**TASK STATEMENT:**
Only lines with the string "gates" are wanted. Pull them out of the data.

**LISTED ENTRIES:**

============================================================

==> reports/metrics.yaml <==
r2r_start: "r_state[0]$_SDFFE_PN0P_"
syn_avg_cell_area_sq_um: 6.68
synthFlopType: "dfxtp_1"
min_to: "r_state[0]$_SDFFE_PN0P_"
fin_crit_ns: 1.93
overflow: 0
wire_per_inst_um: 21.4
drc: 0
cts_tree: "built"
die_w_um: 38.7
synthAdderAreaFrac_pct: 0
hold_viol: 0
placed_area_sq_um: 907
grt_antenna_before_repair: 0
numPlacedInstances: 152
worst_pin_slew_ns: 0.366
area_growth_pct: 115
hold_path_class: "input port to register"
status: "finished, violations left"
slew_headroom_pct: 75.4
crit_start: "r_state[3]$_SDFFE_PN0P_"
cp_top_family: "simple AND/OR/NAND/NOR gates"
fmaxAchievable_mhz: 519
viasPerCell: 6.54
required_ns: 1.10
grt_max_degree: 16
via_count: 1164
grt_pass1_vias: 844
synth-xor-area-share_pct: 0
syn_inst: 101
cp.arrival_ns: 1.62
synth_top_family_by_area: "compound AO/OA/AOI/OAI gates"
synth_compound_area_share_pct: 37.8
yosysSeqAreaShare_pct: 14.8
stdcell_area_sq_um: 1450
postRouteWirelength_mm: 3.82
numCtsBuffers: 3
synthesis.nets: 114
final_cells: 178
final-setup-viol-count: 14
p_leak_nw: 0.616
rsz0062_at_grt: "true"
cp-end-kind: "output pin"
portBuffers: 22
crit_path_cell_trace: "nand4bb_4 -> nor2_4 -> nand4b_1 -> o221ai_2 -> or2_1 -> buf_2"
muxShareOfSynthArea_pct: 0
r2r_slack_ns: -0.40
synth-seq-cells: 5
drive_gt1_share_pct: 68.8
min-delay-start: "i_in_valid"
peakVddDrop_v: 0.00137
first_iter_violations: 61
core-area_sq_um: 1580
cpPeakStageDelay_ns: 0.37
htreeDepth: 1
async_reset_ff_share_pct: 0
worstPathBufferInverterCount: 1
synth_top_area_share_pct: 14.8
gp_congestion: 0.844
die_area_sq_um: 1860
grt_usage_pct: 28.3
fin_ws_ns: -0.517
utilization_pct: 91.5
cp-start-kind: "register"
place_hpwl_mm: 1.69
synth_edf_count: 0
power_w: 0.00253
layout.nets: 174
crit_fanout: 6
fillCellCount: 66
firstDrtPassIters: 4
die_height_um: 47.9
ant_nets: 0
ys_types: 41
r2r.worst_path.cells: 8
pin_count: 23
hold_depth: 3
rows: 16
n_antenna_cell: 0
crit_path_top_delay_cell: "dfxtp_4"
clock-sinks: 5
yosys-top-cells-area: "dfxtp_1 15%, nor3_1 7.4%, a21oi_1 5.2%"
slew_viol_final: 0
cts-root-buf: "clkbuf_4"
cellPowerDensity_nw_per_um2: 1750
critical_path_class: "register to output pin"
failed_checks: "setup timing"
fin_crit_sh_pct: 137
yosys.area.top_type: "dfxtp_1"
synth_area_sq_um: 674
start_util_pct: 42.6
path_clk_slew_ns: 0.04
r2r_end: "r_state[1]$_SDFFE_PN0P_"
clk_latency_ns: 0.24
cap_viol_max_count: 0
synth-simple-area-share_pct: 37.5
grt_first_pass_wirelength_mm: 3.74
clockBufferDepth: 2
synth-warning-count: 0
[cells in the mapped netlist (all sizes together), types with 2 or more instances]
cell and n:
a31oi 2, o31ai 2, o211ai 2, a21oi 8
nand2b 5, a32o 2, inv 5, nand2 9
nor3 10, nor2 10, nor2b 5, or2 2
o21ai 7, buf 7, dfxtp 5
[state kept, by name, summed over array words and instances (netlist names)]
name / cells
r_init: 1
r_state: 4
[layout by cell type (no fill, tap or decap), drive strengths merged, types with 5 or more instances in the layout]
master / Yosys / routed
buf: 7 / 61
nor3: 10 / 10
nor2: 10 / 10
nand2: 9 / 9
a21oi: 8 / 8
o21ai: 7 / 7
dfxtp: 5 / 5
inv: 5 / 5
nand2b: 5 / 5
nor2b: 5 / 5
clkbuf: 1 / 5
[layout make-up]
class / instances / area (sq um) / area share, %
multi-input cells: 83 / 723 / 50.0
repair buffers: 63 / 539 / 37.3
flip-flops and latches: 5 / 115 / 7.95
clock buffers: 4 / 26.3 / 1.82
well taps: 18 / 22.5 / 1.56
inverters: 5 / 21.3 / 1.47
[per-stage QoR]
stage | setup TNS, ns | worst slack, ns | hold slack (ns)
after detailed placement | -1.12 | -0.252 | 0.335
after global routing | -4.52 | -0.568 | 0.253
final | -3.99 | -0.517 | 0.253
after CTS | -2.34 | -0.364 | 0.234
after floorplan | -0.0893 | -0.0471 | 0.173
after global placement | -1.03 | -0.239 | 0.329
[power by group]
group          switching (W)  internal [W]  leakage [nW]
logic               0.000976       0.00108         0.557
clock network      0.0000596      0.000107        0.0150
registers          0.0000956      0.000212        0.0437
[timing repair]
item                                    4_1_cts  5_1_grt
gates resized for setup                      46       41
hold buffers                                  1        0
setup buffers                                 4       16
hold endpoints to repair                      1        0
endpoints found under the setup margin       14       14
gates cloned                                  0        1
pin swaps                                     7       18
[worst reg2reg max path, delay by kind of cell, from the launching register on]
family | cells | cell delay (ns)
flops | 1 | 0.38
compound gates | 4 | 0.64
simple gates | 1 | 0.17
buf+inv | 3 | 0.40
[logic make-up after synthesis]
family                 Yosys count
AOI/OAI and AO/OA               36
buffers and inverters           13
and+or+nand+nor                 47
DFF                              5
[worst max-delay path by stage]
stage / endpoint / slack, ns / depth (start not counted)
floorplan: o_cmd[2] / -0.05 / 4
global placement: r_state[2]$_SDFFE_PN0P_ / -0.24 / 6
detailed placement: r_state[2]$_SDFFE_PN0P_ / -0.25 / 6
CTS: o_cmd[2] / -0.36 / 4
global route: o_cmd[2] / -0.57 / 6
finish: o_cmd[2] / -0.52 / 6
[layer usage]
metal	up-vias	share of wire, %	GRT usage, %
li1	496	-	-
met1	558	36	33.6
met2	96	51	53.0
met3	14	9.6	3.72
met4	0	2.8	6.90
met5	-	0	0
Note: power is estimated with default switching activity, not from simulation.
File: src/hdl/string_literal_escaper_unit_macros.svh
// assertion macros for the string literal escaper
`ifndef STRING_LITERAL_ESCAPER_UNIT_MACROS_SVH
`define STRING_LITERAL_ESCAPER_UNIT_MACROS_SVH

`ifndef ASSERT_OFF
// condition holds in the same cycle as the trigger
`define SLE_ASSERT_SAME(label, clk, rstn, trig, cond) \
    label: assert property (@(posedge clk) disable iff (!rstn) (trig) |-> (cond)) \
        else $error("assertion failed");
// condition holds in the cycle after the trigger
`define SLE_ASSERT_NEXT(label, clk, rstn, trig, cond) \
    label: assert property (@(posedge clk) disable iff (!rstn) (trig) |=> (cond)) \
        else $error("assertion failed");
`else
`define SLE_ASSERT_SAME(label, clk, rstn, trig, cond)
`define SLE_ASSERT_NEXT(label, clk, rstn, trig, cond)
`endif

`endif

File: src/hdl/sle_pkg.sv
`timescale 1ns / 1ps
package sle_pkg;

    // byte store size and derived widths
    localparam int MAX_BYTES = 4096;
    localparam int ADDR_W    = (MAX_BYTES > 1) ? $clog2(MAX_BYTES) : 1;
    localparam int CNT_W     = $clog2(MAX_BYTES + 1);

    // descriptor queue between front and back
    localparam int QUEUE_DEPTH = 2;
    localparam int QPTR_W      = (QUEUE_DEPTH > 1) ? $clog2(QUEUE_DEPTH) : 1;
    localparam int QCNT_W      = $clog2(QUEUE_DEPTH + 1);

    // beat kind carried on the input tuser
    typedef enum logic [0:0] {
        CMD_APPEND = 1'b0,
        CMD_EMIT   = 1'b1
    } sle_cmd_t;

    // one emit run: prefix, opening quotes, escaped body, closing quotes
    typedef struct packed {
        logic            pre_en;
        logic [7:0]      pre;
        logic [1:0]      open_n;
        logic [7:0]      quote;
        logic [2:0]      body_n;
        logic [3:0][7:0] body;
        logic [1:0]      close_n;
    } sle_desc_t;

endpackage

File: src/hdl/sle_queue.sv
`timescale 1ns / 1ps
module sle_queue (
    input  logic               aclk,
    input  logic               aresetn,
    input  logic               push_valid,
    output logic               push_ready,
    input  sle_pkg::sle_desc_t push_data,
    output logic               pop_valid,
    input  logic               pop_ready,
    output sle_pkg::sle_desc_t pop_data
);
    import sle_pkg::*;

    sle_desc_t         slot_reg [QUEUE_DEPTH];
    logic [QPTR_W-1:0] wr_ptr_reg, wr_ptr_next;
    logic [QPTR_W-1:0] rd_ptr_reg, rd_ptr_next;
    logic [QCNT_W-1:0] fill_reg, fill_next;
    logic              do_push, do_pop;

    assign push_ready = (fill_reg != QCNT_W'(QUEUE_DEPTH));
    assign pop_valid  = (fill_reg != '0);
    assign pop_data   = slot_reg[rd_ptr_reg];
    assign do_push    = push_valid && push_ready;
    assign do_pop     = pop_valid && pop_ready;

    // pointer and fill bookkeeping
    always_comb begin
        wr_ptr_next = wr_ptr_reg;
        rd_ptr_next = rd_ptr_reg;
        fill_next   = fill_reg;
        if (do_push) begin
            wr_ptr_next = (wr_ptr_reg == QPTR_W'(QUEUE_DEPTH - 1)) ? '0
                          : wr_ptr_reg + QPTR_W'(1);
        end
        if (do_pop) begin
            rd_ptr_next = (rd_ptr_reg == QPTR_W'(QUEUE_DEPTH - 1)) ? '0
                          : rd_ptr_reg + QPTR_W'(1);
        end
        if (do_push && !do_pop) begin
            fill_next = fill_reg + QCNT_W'(1);
        end else if (do_pop && !do_push) begin
            fill_next = fill_reg - QCNT_W'(1);
        end
    end

    always_ff @(posedge aclk) begin
        if (!aresetn) begin
            wr_ptr_reg <= '0;
            rd_ptr_reg <= '0;
            fill_reg   <= '0;
        end else begin
            wr_ptr_reg <= wr_ptr_next;
            rd_ptr_reg <= rd_ptr_next;
            fill_reg   <= fill_next;
        end
    end

    // slot storage
    always_ff @(posedge aclk) begin
        if (do_push) begin
            slot_reg[wr_ptr_reg] <= push_data;
        end
    end

endmodule

File: config.mk
export PLATFORM = sky130hd
export DESIGN_NAME = sle_queue
export DESIGN_NICKNAME = d
export VERILOG_FILES = /design/src/hdl/string_literal_escaper_unit_macros.svh /design/src/hdl/sle_pkg.sv /design/src/hdl/sle_queue.sv
export SDC_FILE = /design/constraint.sdc
export NUM_CORES = 1
export LEC_CHECK = 0
export ABC_AREA = 1
export CAP_MARGIN = 5
export CORE_UTILIZATION = 32
export DETAILED_ROUTE_END_ITERATION = 10
export DONT_BUFFER_PORTS = 1
export GPL_TIMING_DRIVEN = 1
export SETUP_SLACK_MARGIN = 0.02
export SLEW_MARGIN = 5
export SYNTH_ARGS = -nofsm -noshare
export SYNTH_HDL_FRONTEND = slang
export SYNTH_SLANG_ARGS = --single-unit
File: constraint.sdc
create_clock -name aclk -period 5.45 [get_ports aclk]
set_clock_uncertainty 0.2 [all_clocks]
set_input_delay 1.635 -clock aclk [delete_from_list [all_inputs] [get_ports aclk]]
set_output_delay 1.635 -clock aclk [all_outputs]
set_load 0.02 [all_outputs]
Yosys cells after proc, flatten, opt, wreduce, memory -nomap -nowiden
Memory sizes are Yosys's and may differ from the RTL's. A register that Yosys moved wholly into a read port is not among the register bits.
Cells that the tools add are included.
- add/sub/neg operators: 4
- eq/ne operators: 1
- reduce and logical (&&, ||, !) cells: 8
- muxes and demuxes: 8
- operator list (kind ; count):
    2-to-1 mux 1 bit ; 6
    logical AND 1 bit ; 4
    2-to-1 mux 2 bit ; 2
    nonzero test 2 bit ; 2
    adder 1 bit, second input constant ; 2
    adder 2 x 1 -> 2 bit, second input constant ; 1
    logical NOT 1 bit ; 2
    inequality test 2 bit, second input constant ; 1
    subtractor 2 x 1 -> 2 bit, second input constant ; 1
- logic and storage cells: 25
- memories kept: 1
- output and inout port bits: 58
- RAM bits: 112
- register bits: 4
- input bits: 60
- memories (memory ; words ; bits a word ; read ports ; clocked after memory_dff ; wr ports ; line ; source):
    slot_reg ; 2 ; 56 ; 1 ; 1 ; 1 ; sle_queue.sv:14 ; sle_desc_t slot_reg [QUEUE_DEPTH];

Logic depth before layout (Yosys ltp)
- word-level depth: 6
- mapped depth: 11
- mapped depth without buffers: 11

Worst setup path after synthesis
No wires, ideal clock.
- path type: in2reg
- start: in push_valid
- end: mem slot_reg[0][0] (netlist bit), enable pin
- path slack: 701 ps
- library setup time: 470 ps
- data required time: 4780 ps
- path buffers: 0
- stages on the path: 2
- arrival time: 4079 ps
- cells stage by stage: nand2_1 -> nor2_1
- cells in the longest elaborated chain, start to end: 3
- ends and longest elaborated chain (item ; line ; source):
    from (decl) ; sle_queue.sv:5 ; input logic push_valid,
    logical AND 1 bit ; sle_queue.sv:23 ; assign do_push = push_valid && push_ready;
    2-to-1 mux 1 bit ; sle_queue.sv:60 ; if (do_push) begin
    2-to-1 mux 1 bit (implied by the code) ; sle_queue.sv:61 ; slot_reg[wr_ptr_reg] <= push_data;
    to (decl) ; sle_queue.sv:14 ;
No other way between the ends.

==> qor.csv <==
metric,value,unit
status,"finished, final reports clean",
CTS tree,yes,
gpl congestion,0.671,
initial antenna violation count,0,
CP Data Required Time,3.62,ns
max_cap viols,0,
Chip Width,120,um
max frequency,266,MHz
clock insertion delay at the later pin of the skew report,0.41,ns
CP Depth,1,
Critical Path Sink Type,output pin,
largest net degree at the start of global routing,57,
max reg flops,112,
setup TNS,0,ns
"Slew Viols, Final",0,
DRC,0,
global route hottest layer,met2,
CP peak stage delay,0.96,ns
min-delay worst type,reg2reg,
R2R setup slack,2.93,ns
CTS H-Tree Depth,4,
Yosys warning total,0,
PostCTS Resize Cnt,0,
Post-Layout Inst Area,0.00517,sq mm
maximum fanout along the worst path,56,
Leak,1.80,nW
via count,1829,
first drt pass iteration count,4,
Power Dens Cells,526,mW/mm^2
Crit path max-delay family,flip-flops,
Ant. Diodes,0,
Slew @ Worst Pin,0.986,ns
Die H,120,um
DR iter-0 viols,82,
CP cell instances,mux2_2,
RR Endpoint,slot_reg[0][11],
total CTS buffers,17,
GRT Total Usage,0.110,
"FF+latch count, synth",117,
post-CTS setup buffers,0,
vias in the first global route,1978,
IR Drop Worst-Case VDD,0.000244,V
M1 GR Usage,0.113,
total global routing overflow,0,
Critical-path top delay cell,dfxtp_4,
Core Region,0.0134,sq mm
final hold vios,0,
starting density of the core,0.332,
io pins,118,
Via density,4.40,
fill count,1217,
CP Data Arrival Time,1.92,ns
Setup crit start kind,register,
sequential cell area fraction in the yosys report,0.779,
maximum clock path buffer count,2,
post-synth cell types,15,
nets@finish,289,
period utilization,0.690,
crit path kind,reg2out,
R2R depth,5,
crit path time final,3.76,ns
total power,2.72,mW
num rows,42,
Syn Area/Cell,21.1,sq um
Worst Hold Depth,2,
Placed Instances,385,
Layout Cells excl Fill,416,
Mapped Area,0.00445,sq mm
Routed Antenna Nets,0,
most area-consuming cells after synthesis,"edfxtp_1, mux2_4, mux2_2, dfxtp_1, buf_6",
"area leader, netlist",edfxtp_1,
final WL,7330,um
Worst R2R Start,fill_reg[0],
max_slew headroom,0.343,
Clock Pin Slew Worst Setup and Hold Paths,0.05,ns
GR Util met3,0.0756,
Yosys top cell area share,0.757,
synth-to-layout area growth,16.3,%
hold-fix buffer count after cts,0,
setup violators final,0,
met2 Usage GRT,0.168,
Buffers & Inverters on Critical Path,0,
Port Buffers,0,
Synth Net Count,272,
RSZ-0062 raised after global routing,no,
Placed Area,0.00465,sq mm
Cells after Synth,211,
clock sinks,117,
first-pass GRT wire length,11000,um
share of cells above drive strength 1,0.388,
CP Capture Point,pop_data[53],
CTS Root Cell,clkbuf_16,
Die ar.,0.0144,sq mm
WL/cell,17.6,um
layout by cell type (no fill, tap or decap), drive strengths merged:
cell / n
dfxtp: 5
o21a: 1
clkinvlp: 3
nor2: 8
nand2: 9
o21ai: 2
buf: 4
a21oi: 1
clkbuf: 18
mux2: 56
edfxtp: 112
ha: 1
clkinv: 9
inv: 9
nand3: 1
nand4: 1
metrics by stage:
| stage | setup WS (ns) | hold WS [ns] | util |
|---|---|---|---|
| floorplan | 0.701 | 0.267 | - |
| global placement | 1.97 | 0.280 | 0.347 |
| detailed placement | 1.94 | 0.293 | 0.347 |
| CTS | 1.64 | 0.316 | 0.386 |
| global route | 1.57 | 0.339 | 0.386 |
| finish | 1.69 | 0.310 | 0.386 |
worst reg2reg max path: cells and delay by family, from the launching register on:
family	cells	cell delay [ns]
DFF	1	0.35
and+or+nand+nor	3	1.16
buffers and inverters	2	0.48
area by class of cell:
| class | instances | area, sq um | share of cell area |
|---|---|---|---|
| Sequential cell | 117 | 3470 | 0.671 |
| Clock inverter | 13 | 87.6 | 0.0169 |
| Tap cell | 176 | 220 | 0.0426 |
| Timing Repair Buffer | 4 | 30.0 | 0.00581 |
| Clock buffer | 18 | 429 | 0.0830 |
| Multi-Input combinational cell | 80 | 906 | 0.175 |
| Inverter | 8 | 30.0 | 0.00581 |
cell usage after synthesis:
cell      number
a21oi_1        1
buf_2          1
buf_6          5
dfxtp_1        5
edfxtp_1     112
ha_1           1
inv_1          8
mux2_2        16
mux2_4        40
nand2_1        9
nand3_1        1
nand4_1        1
nor2_1         8
o21a_1         1
o21ai_0        2
worst min-delay path by stage:
stage                from    endpoint  slack (ns)
2_1_floorplan  rd_ptr_reg    register        0.27
3_3_place_gp   rd_ptr_reg    register        0.28
3_5_place_dp   rd_ptr_reg    register        0.29
4_1_cts        rd_ptr_reg  rd_ptr_reg        0.32
5_1_grt        rd_ptr_reg  rd_ptr_reg        0.34
6_report       rd_ptr_reg  rd_ptr_reg        0.31
cells by family after synthesis:
group / count (synthesis) / share of synthesized area
AND/OR/NAND/NOR: 19 / 0.0169
buffers and inverters: 14 / 0.0205
flip-flops: 117 / 0.779
AO/OA/AOI/OAI: 4 / 0.00507
multiplexers: 56 / 0.176
adder cells (fa/ha/maj): 1 / 0.00281
power by group:
| group | leakage (nW) | switching, mW | internal (mW) |
|---|---|---|---|
| combinational | 0.457 | 0.321 | 0.213 |
| sequential | 1.09 | 0.0908 | 1.14 |
| clock | 0.251 | 0.381 | 0.573 |
| total | 1.80 | 0.793 | 1.93 |
layer usage:
metal | up-vias | routed length, um
met3 | 11 | 848
li1 | 844 | -
met1 | 896 | 2770
met4 | 0 | 116
met5 | - | 0
met2 | 78 | 3600
Power figures use the tool's default switching activity.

============================================================

**ANSWER BOX:**
cp_top_family: "simple AND/OR/NAND/NOR gates"
synth_top_family_by_area: "compound AO/OA/AOI/OAI gates"
gates resized for setup                      46       41
gates cloned                                  0        1
compound gates | 4 | 0.64
simple gates | 1 | 0.17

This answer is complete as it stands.